*** Opening of Records for this exercise ***
<file path="config.mk">
export PLATFORM = sky130hd
export DESIGN_NAME = mem_arbiter_flat
export DESIGN_NICKNAME = d
export VERILOG_FILES = /design/src/rtl/mem_arbiter_if.sv /design/src/rtl/mem_arbiter.sv /design/src/flat_wrapper.sv
export SDC_FILE = /design/constraint.sdc
export NUM_CORES = 1
export LEC_CHECK = 0
export ABC_AREA = 1
export BUFFER_PORTS_ARGS = -buffer_cell sky130_fd_sc_hd__clkbuf_2
export CAP_MARGIN = 0
export CORE_MARGIN = 5
export CORE_UTILIZATION = 43
export DETAILED_ROUTE_END_ITERATION = 7
export GPL_TIMING_DRIVEN = 0
export PLACE_DENSITY = 0.89
export SETUP_SLACK_MARGIN = 0.1
export SLEW_MARGIN = 15
export SYNTH_ARGS = -nofsm -noshare
export SYNTH_HDL_FRONTEND = slang
export SYNTH_SLANG_ARGS = --single-unit
</file>
<file path="constraint.sdc">
create_clock -name clock -period 1.7 [get_ports clock]
set_input_delay 0.255 -clock clock [delete_from_list [all_inputs] [get_ports clock]]
set_output_delay 0.255 -clock clock [all_outputs]
set_load 0.02 [all_outputs]
</file>
<file path="src/rtl/mem_arbiter_if.sv">
// Bundle of the fetch port, load/store port and shared memory port seen by mem_arbiter.
// The slave modport is the arbiter's view; master is the environment's view.
interface mem_arbiter_if;
    logic        instr_req_ip;
    logic [31:0] instr_addr_ip;
    logic        instr_gnt_op;
    logic        instr_rvalid_op;
    logic [31:0] instr_rdata_op;

    logic        data_req_ip;
    logic        data_we_ip;
    logic [3:0]  data_be_ip;
    logic [31:0] data_addr_ip;
    logic [31:0] data_wdata_ip;
    logic        data_gnt_op;
    logic        data_rvalid_op;
    logic [31:0] data_rdata_op;

    logic        mem_req_op;
    logic        mem_we_op;
    logic [3:0]  mem_be_op;
    logic [31:0] mem_addr_op;
    logic [31:0] mem_wdata_op;
    logic        mem_gnt_ip;
    logic        mem_rvalid_ip;
    logic [31:0] mem_rdata_ip;

    logic        timeout_err_op;

    modport slave (
        input  instr_req_ip, instr_addr_ip,
        input  data_req_ip, data_we_ip, data_be_ip, data_addr_ip, data_wdata_ip,
        input  mem_gnt_ip, mem_rvalid_ip, mem_rdata_ip,
        output instr_gnt_op, instr_rvalid_op, instr_rdata_op,
        output data_gnt_op, data_rvalid_op, data_rdata_op,
        output mem_req_op, mem_we_op, mem_be_op, mem_addr_op, mem_wdata_op,
        output timeout_err_op
    );

    modport master (
        output instr_req_ip, instr_addr_ip,
        output data_req_ip, data_we_ip, data_be_ip, data_addr_ip, data_wdata_ip,
        output mem_gnt_ip, mem_rvalid_ip, mem_rdata_ip,
        input  instr_gnt_op, instr_rvalid_op, instr_rdata_op,
        input  data_gnt_op, data_rvalid_op, data_rdata_op,
        input  mem_req_op, mem_we_op, mem_be_op, mem_addr_op, mem_wdata_op,
        input  timeout_err_op
    );
endinterface

</file>
<file path="src/rtl/mem_arbiter.sv">
// Two-source (fetch / load-store) arbiter onto a single memory port, one transaction
// outstanding, data-priority with bounded instruction starvation and a wait timeout.
module mem_arbiter #(
    parameter int unsigned STARVE_LIMIT   = 4,
    parameter int unsigned TIMEOUT_CYCLES = 255
) (
    input logic          clock,
    input logic          reset,
    mem_arbiter_if.slave bus
);
    localparam int unsigned SW = (STARVE_LIMIT > 0) ? $clog2(STARVE_LIMIT + 1) : 1;
    localparam int unsigned WW = (TIMEOUT_CYCLES > 1) ? $clog2(TIMEOUT_CYCLES + 1) : 1;

    typedef enum logic [1:0] {IDLE, REQ, RESP} state_t;

    typedef struct packed {
        logic        we;
        logic [3:0]  be;
        logic [31:0] addr;
        logic [31:0] wdata;
    } mem_cmd_t;

    state_t   state_q, state_d;
    mem_cmd_t cmd_q, cmd_d;
    logic     mem_req_q, mem_req_d;
    logic     owner_instr_q, owner_instr_d;
    logic     err_q, err_d;
    logic [SW-1:0] starve_q, starve_d;
    logic [WW-1:0] wait_q, wait_d;
    logic     sel_instr_c;

    // Fetch wins only when data is absent or the starvation budget is spent.
    assign sel_instr_c = bus.instr_req_ip &&
                         (!bus.data_req_ip || (starve_q == SW'(STARVE_LIMIT)));

    always_ff @(posedge clock or negedge reset) begin
        if (!reset) begin
            state_q       <= IDLE;
            cmd_q         <= '0;
            mem_req_q     <= 1'b0;
            owner_instr_q <= 1'b0;
            err_q         <= 1'b0;
            starve_q      <= '0;
            wait_q        <= '0;
        end else begin
            state_q       <= state_d;
            cmd_q         <= cmd_d;
            mem_req_q     <= mem_req_d;
            owner_instr_q <= owner_instr_d;
            err_q         <= err_d;
            starve_q      <= starve_d;
            wait_q        <= wait_d;
        end
    end

    always_comb begin
        state_d       = state_q;
        cmd_d         = cmd_q;
        mem_req_d     = 1'b0;
        owner_instr_d = owner_instr_q;
        err_d         = err_q;
        starve_d      = starve_q;
        wait_d        = wait_q;
        case (state_q)
            IDLE: begin
                if (bus.instr_req_ip || bus.data_req_ip) begin
                    state_d       = REQ;
                    mem_req_d     = 1'b1;
                    wait_d        = '0;
                    owner_instr_d = sel_instr_c;
                    if (sel_instr_c) begin
                        cmd_d    = '{we: 1'b0, be: 4'hF, addr: bus.instr_addr_ip, wdata: 32'h0};
                        starve_d = '0;
                    end else begin
                        cmd_d = '{we: bus.data_we_ip, be: bus.data_be_ip,
                                  addr: bus.data_addr_ip, wdata: bus.data_wdata_ip};
                        if (bus.instr_req_ip && (starve_q != SW'(STARVE_LIMIT)))
                            starve_d = starve_q + SW'(1);
                    end
                end
            end
            REQ: begin
                mem_req_d = 1'b1;
                if (bus.mem_gnt_ip) begin
                    state_d   = RESP;
                    mem_req_d = 1'b0;
                    wait_d    = '0;
                end else if (wait_q == WW'(TIMEOUT_CYCLES - 1)) begin
                    state_d   = IDLE;
                    mem_req_d = 1'b0;
                    err_d     = 1'b1;
                end else begin
                    wait_d = wait_q + WW'(1);
                end
            end
            RESP: begin
                if (bus.mem_rvalid_ip) begin
                    state_d = IDLE;
                end else if (wait_q == WW'(TIMEOUT_CYCLES - 1)) begin
                    state_d = IDLE;
                    err_d   = 1'b1;
                end else begin
                    wait_d = wait_q + WW'(1);
                end
            end
            default: state_d = IDLE;
        endcase
    end

    // Grant and response strobes follow the memory handshake in the same cycle.
    assign bus.instr_gnt_op    = (state_q == REQ) && bus.mem_gnt_ip && owner_instr_q;
    assign bus.data_gnt_op     = (state_q == REQ) && bus.mem_gnt_ip && !owner_instr_q;
    assign bus.instr_rvalid_op = (state_q == RESP) && bus.mem_rvalid_ip && owner_instr_q;
    assign bus.data_rvalid_op  = (state_q == RESP) && bus.mem_rvalid_ip && !owner_instr_q;
    assign bus.instr_rdata_op  = bus.instr_rvalid_op ? bus.mem_rdata_ip : 32'h0;
    assign bus.data_rdata_op   = bus.data_rvalid_op ? bus.mem_rdata_ip : 32'h0;

    assign bus.mem_req_op     = mem_req_q;
    assign bus.mem_we_op      = cmd_q.we;
    assign bus.mem_be_op      = cmd_q.be;
    assign bus.mem_addr_op    = cmd_q.addr;
    assign bus.mem_wdata_op   = cmd_q.wdata;
    assign bus.timeout_err_op = err_q;
endmodule

</file>
<file path="src/flat_wrapper.sv">
// flat-port wrapper written by rule: the top's interface ports become plain ports
module mem_arbiter_flat 
#(
    parameter int unsigned STARVE_LIMIT   = 4,
    parameter int unsigned TIMEOUT_CYCLES = 255
)
  (clock, reset, bus_instr_req_ip, bus_instr_addr_ip, bus_data_req_ip, bus_data_we_ip, bus_data_be_ip, bus_data_addr_ip, bus_data_wdata_ip, bus_mem_gnt_ip, bus_mem_rvalid_ip, bus_mem_rdata_ip, bus_instr_gnt_op, bus_instr_rvalid_op, bus_instr_rdata_op, bus_data_gnt_op, bus_data_rvalid_op, bus_data_rdata_op, bus_mem_req_op, bus_mem_we_op, bus_mem_be_op, bus_mem_addr_op, bus_mem_wdata_op, bus_timeout_err_op);
  mem_arbiter_if bus_i ();
  input logic clock;
  input logic reset;
  input wire logic [$bits(bus_i.instr_req_ip)-1:0] bus_instr_req_ip;
  input wire logic [$bits(bus_i.instr_addr_ip)-1:0] bus_instr_addr_ip;
  input wire logic [$bits(bus_i.data_req_ip)-1:0] bus_data_req_ip;
  input wire logic [$bits(bus_i.data_we_ip)-1:0] bus_data_we_ip;
  input wire logic [$bits(bus_i.data_be_ip)-1:0] bus_data_be_ip;
  input wire logic [$bits(bus_i.data_addr_ip)-1:0] bus_data_addr_ip;
  input wire logic [$bits(bus_i.data_wdata_ip)-1:0] bus_data_wdata_ip;
  input wire logic [$bits(bus_i.mem_gnt_ip)-1:0] bus_mem_gnt_ip;
  input wire logic [$bits(bus_i.mem_rvalid_ip)-1:0] bus_mem_rvalid_ip;
  input wire logic [$bits(bus_i.mem_rdata_ip)-1:0] bus_mem_rdata_ip;
  output wire logic [$bits(bus_i.instr_gnt_op)-1:0] bus_instr_gnt_op;
  output wire logic [$bits(bus_i.instr_rvalid_op)-1:0] bus_instr_rvalid_op;
  output wire logic [$bits(bus_i.instr_rdata_op)-1:0] bus_instr_rdata_op;
  output wire logic [$bits(bus_i.data_gnt_op)-1:0] bus_data_gnt_op;
  output wire logic [$bits(bus_i.data_rvalid_op)-1:0] bus_data_rvalid_op;
  output wire logic [$bits(bus_i.data_rdata_op)-1:0] bus_data_rdata_op;
  output wire logic [$bits(bus_i.mem_req_op)-1:0] bus_mem_req_op;
  output wire logic [$bits(bus_i.mem_we_op)-1:0] bus_mem_we_op;
  output wire logic [$bits(bus_i.mem_be_op)-1:0] bus_mem_be_op;
  output wire logic [$bits(bus_i.mem_addr_op)-1:0] bus_mem_addr_op;
  output wire logic [$bits(bus_i.mem_wdata_op)-1:0] bus_mem_wdata_op;
  output wire logic [$bits(bus_i.timeout_err_op)-1:0] bus_timeout_err_op;
  assign bus_i.instr_req_ip = bus_instr_req_ip;
  assign bus_i.instr_addr_ip = bus_instr_addr_ip;
  assign bus_i.data_req_ip = bus_data_req_ip;
  assign bus_i.data_we_ip = bus_data_we_ip;
  assign bus_i.data_be_ip = bus_data_be_ip;
  assign bus_i.data_addr_ip = bus_data_addr_ip;
  assign bus_i.data_wdata_ip = bus_data_wdata_ip;
  assign bus_i.mem_gnt_ip = bus_mem_gnt_ip;
  assign bus_i.mem_rvalid_ip = bus_mem_rvalid_ip;
  assign bus_i.mem_rdata_ip = bus_mem_rdata_ip;
  assign bus_instr_gnt_op = bus_i.instr_gnt_op;
  assign bus_instr_rvalid_op = bus_i.instr_rvalid_op;
  assign bus_instr_rdata_op = bus_i.instr_rdata_op;
  assign bus_data_gnt_op = bus_i.data_gnt_op;
  assign bus_data_rvalid_op = bus_i.data_rvalid_op;
  assign bus_data_rdata_op = bus_i.data_rdata_op;
  assign bus_mem_req_op = bus_i.mem_req_op;
  assign bus_mem_we_op = bus_i.mem_we_op;
  assign bus_mem_be_op = bus_i.mem_be_op;
  assign bus_mem_addr_op = bus_i.mem_addr_op;
  assign bus_mem_wdata_op = bus_i.mem_wdata_op;
  assign bus_timeout_err_op = bus_i.timeout_err_op;
  mem_arbiter #(.STARVE_LIMIT(STARVE_LIMIT), .TIMEOUT_CYCLES(TIMEOUT_CYCLES)) u_core (.clock(clock), .reset(reset), .bus(bus_i));
endmodule
</file>
==> impl_results.md, run 1 <==
* Core Box Area at 9820 µm²
* Clock H-tree levels at 3
* Crit path kind: reg2out
* Worst Hold Class: in2reg
* Antenna Nets Post-Route at 0
* GR Util met1 at 32.8%
* Starting Density at 44.4%
* DRC violations left at 0
* Critical path endpoint category: output pin
* TritonCTS clock tree: done
* Number of top-level pins at 278
* Relative slew slack at 62.8%
* WL/cell at 20.4 µm
* Worst Path Required at 1.44 ns
* Main synth FF type: dfrtp_1
* Crit share post-route at 120%
* Total CTS buffers at 9
* Max Cap Viol at 0
* Clock latency on the worst-skew pair at 0.34 ns
* RSZ-0062 raised after global routing: yes
* GRT met3 Usage at 10.3%
* Synthesized instance count at 586
* Layout cell share with drive strength beyond 1 at 49.9%
* Met2 Resource Use GR at 53.6%
* Initial antenna violation count at 3
* Die Ht at 111 µm
* Die area at 12,200 µm²
* Post-synth EDFFs at 0
* Violation count after the first detailed-route iteration at 443
* Fin. Hold Viols at 0
* Ys async rst share at 100%
* Total nets after synthesis at 733
* Setup ws final at -0.342 ns
* Routability congestion estimate from global placement at 0.902
* Routed WL at 21,300 µm
* 1st-pass router iterations at 5
* Worst Setup Start Kind: flip-flop
* Via count at 5,486
* Tightest Pin Transition at 0.558 ns
* GRT Total Usage at 29.6%
* Syn-to-layout area delta at 78.3%
* Vias in the first global route at 5,316
* Chip width at 111 µm
* Fillers at 625
* Failing checks: setup timing
* Mapped Area at 4360 µm²
* Register area share after synthesis at 48.8%
* Final net count at 1,050
* First-pass GRT wire length at 29,200 µm
* Endpoints failing setup at 68
* Max Buffers Root-to-Sink at 2
* CTS clk-pin slew, worst paths at 0.10 ns
* Pleak at 4.06 nW
* GR peak layer: met2
* Yosys warning total at 0
* Pre-CTS setup slack at -0.130 ns
* CP max FO at 10
* Syn avg cell area at 7.43 µm²
* Minimum clock period at 2.04 ns
* PwrDens at 1520 nW/µm²
* Min Hold Slack at 0.126 ns
* Max VDD drop at 1.09 mV
* Largest net degree at the start of global routing at 49
* Vias per cell at 5.26
* Sum of net half-perimeters after detailed placement at 12,700 µm
* Synth cell types at 23
* GRT overflow at 0
* CTS Root Buffer Type: clkbuf_8
* PortBufs at 277
* Fmax at 490 MHz
* Clock Sinks at 85
* CP arrival at 1.79 ns
* Num rows at 36
* Status: complete, but fails checks
* Max Transition Viols Final at 0
* Clk_skew at 0.0165 ns
* Seq cells post-synth at 85
[worst paths after layout]
kind                                                         start                                       to  slack [ns]  depth (start not counted)
max in group asynchronous                                    reset             u_core.wait_q[7]$_DFFE_PN0P_        0.58                          3
setup reg to reg                     u_core.state_q[1]$_DFFE_PN0N_      u_core.bus.mem_be_op[1]$_DFFE_PN0P_        0.02                          8
hold / removal                                bus_data_wdata_ip[4]   u_core.bus.mem_wdata_op[4]$_DFFE_PN0P_        0.13                          3
min in group asynchronous                                    reset   u_core.bus.mem_wdata_op[2]$_DFFE_PN0P_        0.49                          2
setup / recovery                     u_core.state_q[0]$_DFFE_PN0N_                    bus_instr_rdata_op[1]       -0.34                          8
hold reg to reg            u_core.bus.mem_wdata_op[31]$_DFFE_PN0P_  u_core.bus.mem_wdata_op[31]$_DFFE_PN0P_        0.48                          2
[placed cells by master, fill, tap and decap left out, drive strengths merged, types with 2 or more instances in the layout]
master | Yosys | final
buf | 28 | 55
ha | 8 | 8
nand2 | 164 | 164
nor2 | 110 | 110
o21ai | 10 | 11
diode | 0 | 2
a21oi | 65 | 65
clkbuf | 3 | 288
inv | 57 | 57
clkinv | 0 | 5
nand3 | 51 | 51
dfrtp | 85 | 85
[registers in the layout, indices dropped and copies added, names as in the netlist]
register                   flops
u_core.bus.mem_req_op          1
u_core.state_q                 2
u_core.starve_q                3
u_core.wait_q                  8
u_core.bus.timeout_err_op      1
u_core.bus.mem_wdata_op       32
u_core.bus.mem_we_op           1
u_core.bus.mem_addr_op        32
u_core.bus.mem_be_op           4
u_core.owner_instr_q           1
[area by class of cell]
type | count | area (µm²) | share of cell area, %
antenna | 2 | 5.00 | 0.0644
timing repair inverter | 1 | 6.26 | 0.0806
tap | 133 | 166 | 2.14
clock inverter | 6 | 65.1 | 0.838
clock buffer | 9 | 124 | 1.59
timing repair buffer | 304 | 2290 | 29.5
sequential | 85 | 2130 | 27.4
multi-input combinational | 414 | 2380 | 30.6
inverter | 57 | 229 | 2.95
buffer | 31 | 369 | 4.75
[per-layer routing]
layer	wire, µm	share of wire, %
met2	10600	50
met3	2000	9.4
met4	1200	5.6
met1	7470	35
met5	0	0
[logic make-up after synthesis]
family | Yosys count | synth area share, %
xor+xnor | 1 | 0.201
simple gates | 327 | 30.7
compound gates | 77 | 9.22
buf+inv | 88 | 8.79
fa+ha+maj | 8 | 2.30
flops | 85 | 48.8
[repair_timing]
item                                    4_1_cts  5_1_grt
buffers inserted                             10       12
endpoints found under the setup margin      140      146
hold buffers                                  1        0
cloned                                        1        5
pin swaps                                     2        5
hold endpoints to repair                     37        0
resized for setup                           191      101
[critical path, stage by stage, from the launching register on]
cell and delay [ns]:
dfrtp_1 0.41, inv_2 0.08, ha_4 0.17, nand2_8 0.07, nor2_4 0.14, inv_4 0.11
buf_8 0.17, nor2_2 0.13, clkbuf_8 0.17
[Yosys cell counts, types with 2 or more instances]
cell type	n	area, µm²
inv_2	5	18.8
nor2_1	108	405
nand2_1	162	608
nand3_1	49	245
dfrtp_1	85	2130
buf_4	7	52.6
o21ai_0	7	35.0
ha_1	8	100
a21oi_1	65	325
o21ai_1	2	10.0
clkbuf_1	3	11.3
nor2_4	2	22.5
buf_2	21	105
nand2_2	2	12.5
inv_1	52	195
[report_power, final]
| part | internal (mW) | switching, mW | total [mW] |
|---|---|---|---|
| logic | 2.71 | 4.24 | 6.94 |
| registers | 2.91 | 0.564 | 3.47 |
| clock network | 0.672 | 0.743 | 1.42 |
[stage by stage]
step / cells / power, mW / instance area [µm²] / TNS, ns / utilization (%)
floorplan: 586 / 6.76 / 4590 / 0 / -
global placement: 996 / 8.51 / 6140 / -50.81 / 62.5
detailed placement: 997 / 8.69 / 6170 / -7.79 / 62.8
CTS: 1024 / 10.5 / 7280 / -13.65 / 74.2
global route: 1040 / 12.5 / 7760 / -20.74 / 79.0
finish: 1042 / 11.8 / 7770 / -18.31 / 79.1
(Power assumes the default switching activity.)
==> run 2: changes to the inputs <==
Settings changed: SKIP_CTS_REPAIR_TIMING set to 1, SKIP_LAST_GASP set to 1.
==> run 2 against run 1 <==
  * The flow still finishes with violations (setup timing)
  * Flip-flop and latch count unchanged
  * Clock skew decreased by 0.0037 ns
  * Register-to-register slack got worse by 0.08 ns
  * Count of clock-buffer cells in the layout did not move
  * Final area fell by 0.97%
  * Total power increased by 4.2%
  * Hold slack worse by 0.016 ns
  * Combinational power increased by 6.8%
  * Clock power is essentially flat
  * Maximum frequency decreased by 2.2%
  * Routed wire length fell by 12%
  * Critical path type unchanged
  * Sequential power about the same
==> impl_results.md, run 2 (synthesis results as in run 1) <==
* Endpoints failing setup at 69 (+1.5%)
* Most common cell after layout, fill and taps aside: clkbuf_2
* Final core utilization at 78.3% (-0.76 points)
* Chip width at 111 µm (unchanged)
* Dpl cells at 997 (unchanged)
* Crit path to: bus_instr_rdata_op[21]
* Worst Setup Start Kind: flip-flop
* Status: complete, but fails checks
* TritonCTS clock tree: done
* Cells on worst reg2reg path at 10 (+2)
* Sum of net half-perimeters after detailed placement at 12,700 µm (unchanged)
* Layout cell share with drive strength beyond 1 at 52.9% (+2.9 points)
* Clk_skew at 0.0128 ns (-0.00368 ns)
* Pleak at 4.07 nW (+0.14%)
* Worst Path Required at 1.44 ns (about the same)
* Minimum clock period at 2.09 ns (+0.0458 ns)
* Finished Layout Cells at 1,044 (+0.19%)
* First-pass GRT wire length at 25,100 µm (-14%)
* Die area at 12,200 µm² (unchanged)
* Number of top-level pins at 278 (unchanged)
* RSZ-0062 raised after global routing: yes
* CP peak stage delay at 0.45 ns (+0.04 ns)
* WL/cell at 18.0 µm (-12%)
* GRT Total Usage at 25.1% (-4.5 points)
* Family with the most delay on the worst path: buffers and inverters
* CP Cell Sequence: inv_2 -> ha_4 -> nand2_8 -> nor2_4 -> inv_4 -> buf_12 -> nor2_2 -> buf_6
* CTS clk-pin slew, worst paths at 0.09 ns (about the same)
* Crit path kind: reg2out
* Vias per cell at 5.07 (-3.7%)
* 1st-pass router iterations at 5 (unchanged)
* Total CTS buffers at 9 (unchanged)
* RR Startpoint: u_core.state_q[0]$_DFFE_PN0N_
* Max Cap Viol at 0 (unchanged)
* GRT overflow at 0 (unchanged)
* Crit. Startpoint: u_core.state_q[0]$_DFFE_PN0N_
* Max Buffers Root-to-Sink at 2 (unchanged)
* Hold depth at 3 (unchanged)
* Clock Sinks at 85 (unchanged)
* PortBufs at 277 (unchanged)
* Violation count after the first detailed-route iteration at 394 (-11%)
* CP max FO at 10 (unchanged)
* Area after DPL at 6170 µm² (unchanged)
* CTS Root Buffer Type: clkbuf_8
* Initial antenna violation count at 2 (-1)
* Max Transition Viols Final at 0 (unchanged)
* Worst Hold Class: in2reg
* Buf/Inv on CP at 4 (unchanged)
* Critical path endpoint category: output pin
* Worst path slowest cell: dfrtp_1
* Min Hold Slack at 0.110 ns (-0.0158 ns)
* Final net count at 1,053 (+0.29%)
* DRC violations left at 0 (unchanged)
* Fin area at 7690 µm² (-0.97%)
* Via count at 5,293 (-3.5%)
* PwrDens at 1600 nW/µm² (+5.2%)
* Tightest Pin Transition at 0.562 ns (+0.00401 ns)
* Antenna Nets Post-Route at 0 (unchanged)
* Syn-to-layout area delta at 76.6%
* Fin. Hold Viols at 0 (unchanged)
* Vias in the first global route at 4,922 (-7.4%)
* Crit path depth at 8 (unchanged)
* Num rows at 36 (unchanged)
* Die Ht at 111 µm (unchanged)
* Core Box Area at 9820 µm² (unchanged)
* Routability congestion estimate from global placement at 0.902 (unchanged)
* Fmax at 479 MHz (-2.2%)
* Setup ws final at -0.388 ns (-0.0458 ns)
* Routed WL at 18,800 µm (-12%)
* CP arrival at 1.83 ns (+0.04 ns)
* Max VDD drop at 1.18 mV (+8.0%)
* Relative slew slack at 62.5% (-0.27 points)
* Crit share post-route at 123% (+2.7 points)
* Largest net degree at the start of global routing at 49 (unchanged)
* Setup slack, reg-to-reg at -0.06 ns (-0.08 ns)
* Clock H-tree levels at 3 (unchanged)
* Clock latency on the worst-skew pair at 0.35 ns (about the same)
* Failing checks: setup timing
* Reg2reg end: u_core.bus.mem_be_op[1]$_DFFE_PN0P_
* Starting Density at 44.4% (unchanged)
* Most frequent cells in the layout: 211 x clkbuf_2, 158 x nand2_1, 85 x dfrtp_1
*** Close of Records for this exercise ***
Give back exactly the lines of the listing, starting with the first and ending with the one bearing "the environment's view.". Add no other lines.

Solution:
<file path="config.mk">
export PLATFORM = sky130hd
export DESIGN_NAME = mem_arbiter_flat
export DESIGN_NICKNAME = d
export VERILOG_FILES = /design/src/rtl/mem_arbiter_if.sv /design/src/rtl/mem_arbiter.sv /design/src/flat_wrapper.sv
export SDC_FILE = /design/constraint.sdc
export NUM_CORES = 1
export LEC_CHECK = 0
export ABC_AREA = 1
export BUFFER_PORTS_ARGS = -buffer_cell sky130_fd_sc_hd__clkbuf_2
export CAP_MARGIN = 0
export CORE_MARGIN = 5
export CORE_UTILIZATION = 43
export DETAILED_ROUTE_END_ITERATION = 7
export GPL_TIMING_DRIVEN = 0
export PLACE_DENSITY = 0.89
export SETUP_SLACK_MARGIN = 0.1
export SLEW_MARGIN = 15
export SYNTH_ARGS = -nofsm -noshare
export SYNTH_HDL_FRONTEND = slang
export SYNTH_SLANG_ARGS = --single-unit
</file>
<file path="constraint.sdc">
create_clock -name clock -period 1.7 [get_ports clock]
set_input_delay 0.255 -clock clock [delete_from_list [all_inputs] [get_ports clock]]
set_output_delay 0.255 -clock clock [all_outputs]
set_load 0.02 [all_outputs]
</file>
<file path="src/rtl/mem_arbiter_if.sv">
// Bundle of the fetch port, load/store port and shared memory port seen by mem_arbiter.
// The slave modport is the arbiter's view; master is the environment's view.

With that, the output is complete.